There needs to be a concept of a single owner of a job, this can be used to identify the individual entity working on said job (and subsequent workflows and tasks) at any given moment. One could imagine a job ownership 'service' (similar to the physical concept of a job board), which would be used to post & atomically claim an actionable job from something like the nova-api to another entity. Currently the MQ is used to post and claim actionable pieces of work, but if the concept is generalized there could be a MQ (likely in connection with a DB) backend or a in-memory backend or a zookeeper backend. The other concept that needs to exist (and which each backend can provide) is the concept of a job reclamation and/or reposting.
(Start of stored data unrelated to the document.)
===== config.mk =====
export PLATFORM = sky130hd
export DESIGN_NAME = vreg_wb_sequencer
export DESIGN_NICKNAME = d
export VERILOG_FILES = /design/src/rtl/vreg_wb_sequencer.sv
export SDC_FILE = /design/constraint.sdc
export NUM_CORES = 1
export LEC_CHECK = 0
export CAP_MARGIN = 20
export CELL_PAD_IN_SITES_DETAIL_PLACEMENT = 0
export CELL_PAD_IN_SITES_GLOBAL_PLACEMENT = 1
export CORE_ASPECT_RATIO = 0.8
export CORE_MARGIN = 5
export CORE_UTILIZATION = 36
export DETAILED_ROUTE_END_ITERATION = 16
export PLACE_DENSITY_LB_ADDON = 0.05
export SYNTH_ARGS = -nofsm -noshare
export SYNTH_HDL_FRONTEND = slang
export SYNTH_SLANG_ARGS = --single-unit
export TNS_END_PERCENT = 5

===== constraint.sdc =====
create_clock -name clk -period 5.1 [get_ports clk]
set_clock_uncertainty 0.1 [all_clocks]
set_input_delay 0.765 -clock clk [delete_from_list [all_inputs] [get_ports clk]]
set_output_delay 0.765 -clock clk [all_outputs]
set_load 0.03 [all_outputs]

===== src/rtl/vreg_wb_sequencer.sv =====
// Write-back sequencer: queues destination register-group descriptors and expands result beats
// into per-register file writes, flagging group completion and results with no destination.
module vreg_wb_sequencer #(
  parameter int unsigned ADDR_WIDTH  = 5,
  parameter int unsigned DATA_WIDTH  = 64,
  parameter int unsigned QUEUE_DEPTH = 4
) (
  input  logic                  clk,
  input  logic                  rst,
  input  logic                  req_valid,
  output logic                  req_ready,
  input  logic [2:0]            req_vlmul,
  input  logic [ADDR_WIDTH-1:0] req_addr,
  input  logic                  res_valid,
  input  logic [DATA_WIDTH-1:0] res_data,
  output logic                  wr_en,
  output logic [ADDR_WIDTH-1:0] wr_addr,
  output logic [DATA_WIDTH-1:0] wr_data,
  output logic                  grp_done,
  output logic                  orphan_err,
  output logic                  idle
);

  localparam int unsigned PTR_W = $clog2(QUEUE_DEPTH);
  localparam int unsigned OCC_W = PTR_W + 1;
  // Group size reaches 8 registers, so never narrower than 4 bits.
  localparam int unsigned CNT_W = (ADDR_WIDTH + 1 > 4) ? ADDR_WIDTH + 1 : 4;

  logic [ADDR_WIDTH-1:0] base_mem [QUEUE_DEPTH];
  logic [CNT_W-1:0]      cnt_mem  [QUEUE_DEPTH];

  logic [PTR_W-1:0]      rd_ptr;
  logic [PTR_W-1:0]      wr_ptr;
  logic [OCC_W-1:0]      occ;
  logic [CNT_W-1:0]      beat_cnt;

  logic [ADDR_WIDTH-1:0] push_base;
  logic [CNT_W-1:0]      push_cnt;
  logic [ADDR_WIDTH-1:0] head_base;
  logic [CNT_W-1:0]      head_cnt;
  logic                  empty;
  logic                  full;
  logic                  push;
  logic                  accept;
  logic                  pop;

  // Descriptor decode: integer LMUL scales the group address, fractional LMUL is a single register.
  always_comb begin
    push_base = req_addr;
    push_cnt  = CNT_W'(1);
    if (!req_vlmul[2]) begin
      push_base = ADDR_WIDTH'(req_addr << req_vlmul[1:0]);
      push_cnt  = CNT_W'(CNT_W'(1) << req_vlmul[1:0]);
    end
  end

  assign head_base = base_mem[rd_ptr];
  assign head_cnt  = cnt_mem[rd_ptr];
  assign empty     = (occ == OCC_W'(0));
  assign full      = (occ == OCC_W'(QUEUE_DEPTH));
  assign req_ready = ~full;
  assign push      = req_valid & ~full;
  assign accept    = res_valid & ~empty;
  assign pop       = accept & (beat_cnt == CNT_W'(head_cnt - CNT_W'(1)));
  assign idle      = empty & ~wr_en;

  // Descriptor storage needs no reset; occupancy gates every read.
  always_ff @(posedge clk) begin
    if (push) begin
      base_mem[wr_ptr] <= push_base;
      cnt_mem[wr_ptr]  <= push_cnt;
    end
  end

  always_ff @(posedge clk or negedge rst) begin
    if (!rst) begin
      rd_ptr   <= '0;
      wr_ptr   <= '0;
      occ      <= '0;
      beat_cnt <= '0;
    end else begin
      if (push) wr_ptr <= wr_ptr + PTR_W'(1);
      if (pop)  rd_ptr <= rd_ptr + PTR_W'(1);
      case ({push, pop})
        2'b10:   occ <= occ + OCC_W'(1);
        2'b01:   occ <= occ - OCC_W'(1);
        default: occ <= occ;
      endcase
      if (accept) beat_cnt <= pop ? CNT_W'(0) : beat_cnt + CNT_W'(1);
    end
  end

  // Register-file write port, one cycle behind the accepted beat.
  always_ff @(posedge clk or negedge rst) begin
    if (!rst) begin
      wr_en      <= 1'b0;
      wr_addr    <= '0;
      wr_data    <= '0;
      grp_done   <= 1'b0;
      orphan_err <= 1'b0;
    end else begin
      wr_en      <= accept;
      grp_done   <= pop;
      orphan_err <= res_valid & empty;
      if (accept) begin
        wr_addr <= ADDR_WIDTH'(head_base + ADDR_WIDTH'(beat_cnt));
        wr_data <= res_data;
      end
    end
  end

endmodule


# Word level (Yosys, flattened, before mapping)
# Memories as Yosys holds them, arrays and structs flattened.
# Cells that the tools add are included.
dict set report word_totals {
  ff_bits 85
  mem_bits_rw 44
  inputBits 76
  output_inout_bits 74
  word_cells 40
  n_memories 2
}
# memory depth width rd rd_ports_with_merged_regs wr line_no
set mem_list {}
lappend mem_list {cnt_mem 4 6 1 0 1 30} ;# logic [CNT_W-1:0] cnt_mem [QUEUE_DEPTH];
lappend mem_list {base_mem 4 5 1 0 1 29} ;# logic [ADDR_WIDTH-1:0] base_mem [QUEUE_DEPTH];
dict set report op_classes {
  n_addsub 7
  n_eq_ne 4
  shift 2
  muxes 6
  bitwise_logic 8
  n_reduce_logical 2
}
# cell n
set op_table {}
lappend op_table {{$mux W6} 2}
lappend op_table {{$add A6 B1 Y6 const B} 1}
lappend op_table {{$eq A6 B6 Y1} 1}
lappend op_table {{$pmux W3 S2} 1}
lappend op_table {{$shl A1 B2 Y6 const A} 1}
lappend op_table {{$sub A6 B1 Y6 const B} 1}
lappend op_table {{$add A5 B5 Y5} 1}
lappend op_table {{$and A1 B1 Y1} 5}
lappend op_table {{$mux W5} 1}
lappend op_table {{$shl A5 B2 Y5} 1}
lappend op_table {{$add A2 B1 Y2 const B} 2}
lappend op_table {{$add A3 B1 Y3 const B} 1}
lappend op_table {{$eq A3 B3 Y1 const B} 1}
lappend op_table {{$logic_not A3 Y1} 1}
lappend op_table {{$not A1 Y1} 3}
lappend op_table {{$sub A3 B1 Y3 const B} 1}
lappend op_table {{$eq A2 B1 Y1 const B} 1}
lappend op_table {{$eq A2 B2 Y1 const B} 1}
lappend op_table {{$mux W1} 2}
lappend op_table {{$reduce_bool A2 Y1} 1}

# Logic depth before layout (Yosys ltp)
dict set report depth {
  word_depth 6
  depth_mapped 14
  depth_no_buf 13
}

# Least setup slack after synthesis
# OpenSTA, ideal clock, no wires.
dict set report synth_path {
  path_kind {register to register}
  startpoint {register rd_ptr[0]}
  endpoint {register occ[2]}
  setup_time_ns 0.079
  arrival_time_ns 3.700
  required_ns 4.921
  setup_slack_ns 1.221
  stages_incl_launch_ff 15
  path_buffers 1
  synth_period_minus_slack_ns 3.879
  path_cell_list {dfrtp_1 buf_6 mux4_1 inv_1 ha_1 inv_1 or4_1 a2111o_1 a211oi_4 ha_1 inv_1 fa_1 xor2_1 nor2_1 xor2_1}
}
dict set report synth_via {
  elab_chain_len 6
  elab_cells_between_ends 8
}
# item line_no
set synth_rtl {}
lappend synth_rtl {{from (decl)} 32} ;# logic [PTR_W-1:0] rd_ptr;
lappend synth_rtl {{from (signal assigned)} 83} ;# if (pop) rd_ptr <= rd_ptr + PTR_W'(1);
lappend synth_rtl {{$mem_v2 Z4 W6 *} n/a}
lappend synth_rtl {{$sub A6 B1 Y6 *} 64} ;# assign pop = accept & (beat_cnt == CNT_W'(head_cnt - CNT_W'(1)));
lappend synth_rtl {{$eq A6 B6 Y1 *} 64}
lappend synth_rtl {{$and A1 B1 Y1 *} 64}
lappend synth_rtl {{net pop} 45} ;# logic pop;
lappend synth_rtl {{$eq A2 B1 Y1 or $eq A2 B2 Y1 (tied branches)} 84} ;# case ({push, pop})
lappend synth_rtl {{$pmux W3 S2 or $reduce_bool A2 Y1 (tied branches)} n/a}
lappend synth_rtl {{to (signal assigned)} 85} ;# 2'b10: occ <= occ + OCC_W'(1);
lappend synth_rtl {{to (signal assigned)} 86} ;# 2'b01: occ <= occ - OCC_W'(1);
lappend synth_rtl {{to (decl)} 34} ;# logic [OCC_W-1:0] occ;
# Mark *: on every way through the listed nets, which the timed path passes. The rest lies on a longest branch.
# A chain may end at the register's enable or synchronous reset.

# Worst setup path in the final report
# Same ends and word-level chain as after synthesis.

==> flow_summary.toml <==
[die]
die-area_um2 = 16800
die_w_um = 144
ios = 150
initial_core_util_pct = 36.4
rows = 39
dieHeight_um = 117
coreArea_um2 = 14200

[setup_path]
reg2reg_to = "occ[2]"
endpoint_kind = "flip-flop"
r2r-start = "rd_ptr[0]"
cp_max_fo = 11
crit_end = "occ[2]"
rr_worst_depth = 14
cp-start-kind = "flip-flop"
startpoint = "rd_ptr[0]"
cp.required_ps = 5330
crit_type = "reg2reg"
arrival_ps = 4580
r2r_setup_slack_ps = 760

[routing]
dr.pass1.iters = 4
vias_per_cell = 4.57
vias = 3772
ant_nets = 0
drt-initial-drc-count = 204
wirelength_um = 12500
drc = 0
wl_per_cell_um = 15.1

[synthesis]
synth_area_um2 = 5140
synth_top_cells_by_count = "nand2_1 (211), dfrtp_1 (85), edfxtp_1 (36), clkbuf_1 (18), inv_1 (17)"
synth-edff-count = 36
syn_inst = 478
synthArstFlopShare_pct = 70.2
ys_seq_area_share_pct = 62.4
syn-num-nets = 567
synth.avg_cell_area_um2 = 10.8
synth.most_common_cell = "nand2_1"
yosys_warnings = 0
synth.top_cell.area_share_pct = 41.3
yosysTopAreaCell = "dfrtp_1"
synth-main-ff-cell = "dfrtp_1"
ys_top_cells_by_area = "dfrtp_1 (41%), edfxtp_1 (21%), nand2_1 (15%)"
synth_cell_types = 37
synth_seq_cells = 121

[global_routing]
antenna_found_initial = 0
grt_pass1_wl_um = 19500
grt_overflow = 0
grt_pass1_vias = 3846
track_usage_pct = 15.1
grt_max_degree = 62

[clocking]
postCtsSetupBuffers = 0
root_buffer = "clkbuf_16"
clock-sinks = 121
htree_levels = 4
clk-insertion-delay-late_ps = 410
cts_tree = "done"
holdBufCountCts = 0
cts_max_path_buffers = 2
ctsResizeCount = 0
cts_buffers = 17
clk_pin_slew_worst_paths_ps = 50

[sta]
setup_viol = 0
drv_slew = 0
hold_viol = 0
fin_crit_sh_pct = 85.2
slew_headroom_pct = 38.6
timing.fmax_mhz = 230
fin_crit_ps = 4340
rsz0062_at_grt = "false"
tns_ps = 0
tightest_slew_ps = 912

[cells_and_area]
drive_above_1_share_pct = 4.98
final_nets = 718
area_growth_pct = 42.6
antenna_cells = 0
fin_area_um2 = 7340

[power]
power_density_nw_per_um2 = 584
p_leak_nw = 3.31
peakVddDrop_v = 0.000256

[hold_path]
hp-class = "in2async"

[place]
io_buffers = 149
dp.final_hpwl_um = 8790
gp_congestion = 0.723
place_area_um2 = 6790

[job]
maxCapViolations = 0

[outcome]
status = "finished, final reports clean"
## per-layer routing
metal	vias up	global-route usage, %	share of wire [%]
met5	-	0	0
met1	1782	20.5	47
li1	1872	-	-
met2	110	22.4	45
met4	0	4.58	0.91
met3	8	6.21	7.5
## kinds of logic (layout without fill, tap and decap cells)
kind of cell | count (synthesis) | count (layout) | synth area share [%]
xor+xnor | 14 | 14 | 2.38
simple gates | 248 | 248 | 19.7
mux | 12 | 12 | 5.11
compound gates | 32 | 32 | 3.82
fa+ha+maj | 13 | 13 | 3.45
buf+inv | 38 | 202 | 3.19
flops | 121 | 121 | 62.4
## state kept, by name, indices dropped and copies added, names as in the netlist, 2 cells and up
register,cells
rd_ptr,2
base_mem,20
wr_ptr,2
cnt_mem,16
wr_data,64
wr_addr,5
occ,3
beat_cnt,6
## per-stage QoR
step                utilization [%]  hold slack (ps)  power [mW]  setup WS [ps]  cells
finish                         51.8              228        4.28            756    826
global route                   51.8              265        4.56            492    826
CTS                            51.8              242        4.35            702    826
detailed placement             48.0              361        3.22            741    794
global placement               48.0              356        3.20            821    794
floorplan                         -              369        2.54           1220    478
## critical path: stages, from the launching register on
cell and delay [ps]:
dfrtp_1 700, mux4_1 700, inv_1 90, ha_1 180, inv_1 60, or4_1 490, a2111o_1 490, a211oi_4 230
buf_4 180, ha_1 190, inv_1 60, fa_1 370, xor2_1 150, nor2_1 120, xor2_1 150
## report_power, final
group	leakage (nW)	total (mW)	internal [mW]	switching, mW
combinational	1.67	1.68	0.703	0.974
clock	0.267	1.10	0.703	0.397
sequential	1.37	1.51	1.31	0.198
## placed cells by master (no fill, tap or decap), drive strengths merged, types with 2 or more instances in the layout
master / n
clkinv: 11
dfrtp: 85
and3b: 2
bufinv: 2
nor3: 7
a21oi: 7
nor3b: 4
and3: 7
mux4: 9
nand3: 4
xor2: 6
nor2: 4
buf: 5
and2: 3
inv: 17
nor2b: 2
nand2: 211
clkdlybuf4s50: 148
a211oi: 2
ha: 11
clkbuf: 19
mux2i: 3
a21o: 2
fa: 2
xnor2: 8
o21ai: 16
edfxtp: 36
## worst min-delay path by stage
| stage | startpoint | end | depth (start not counted) |
|---|---|---|---|
| after floorplan | rst | beat_cnt[0] | 0 |
| after global placement | wr_data[15] | wr_data[15] | 2 |
| after detailed placement | wr_data[49] | wr_data[49] | 2 |
| after CTS | rst | wr_data[13] | 1 |
| after global routing | rst | wr_data[12] | 1 |
| final | rst | wr_data[13] | 1 |
## cell type report
type                    instances  area, um^2
inverters                      17        63.8
clock buffers                  19         433
well taps                     184         230
flip-flops and latches        121        3210
multi-input cells             319        1770
repair buffers                153        1520
fillers                      1286        6810
clock inverters                13         110
Note: power is estimated with default switching activity, not from simulation.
This is needed to be able to detect when jobs have failed and by some mechanism (may or may not be reposted to the job board) having the capability to reclaim jobs when an entity processing them fails.

Extras: Possible other API extensions could also be added to determine the current entity processing a job and its status and depending on the backing ownership service there could be further extensions that allow for manual transfer of failed workflows to other 'entities' (the ZK impl. could likely do this automatically so may not need said extensions).

Task log with metadata

In order to be able to do resumption of tasks there needs to be enough associated history for what tasks/workflows have occurred to be able to have said workflow ownership be resumable. Likely there can be a database (or zookeeper backed) task log with a concept of tasks/workflows that have occurred and for each task/workflow there would be a reference to a description of what occurred (the metadata part). Both the log and the associated would be needed in order to do correct rollback.

Needed semantics

Reserve/configure/acquire (or release): In order to be able to correctly undo resource allocations, for each api/library or system that is integrated with there needs to be semantics in said api/library to be able to first reserve the resource (but not power it on). Then secondly there needs to be a way to configure said resource and finally a acquire semantic (could be called a power it on synonym). If any of those 3 stages fail then there must be a way to destroy said resource (either by a simple destroy() functionality, or via a [poweroff, unconfigure, unreserve] functionality) so that said resource can be released.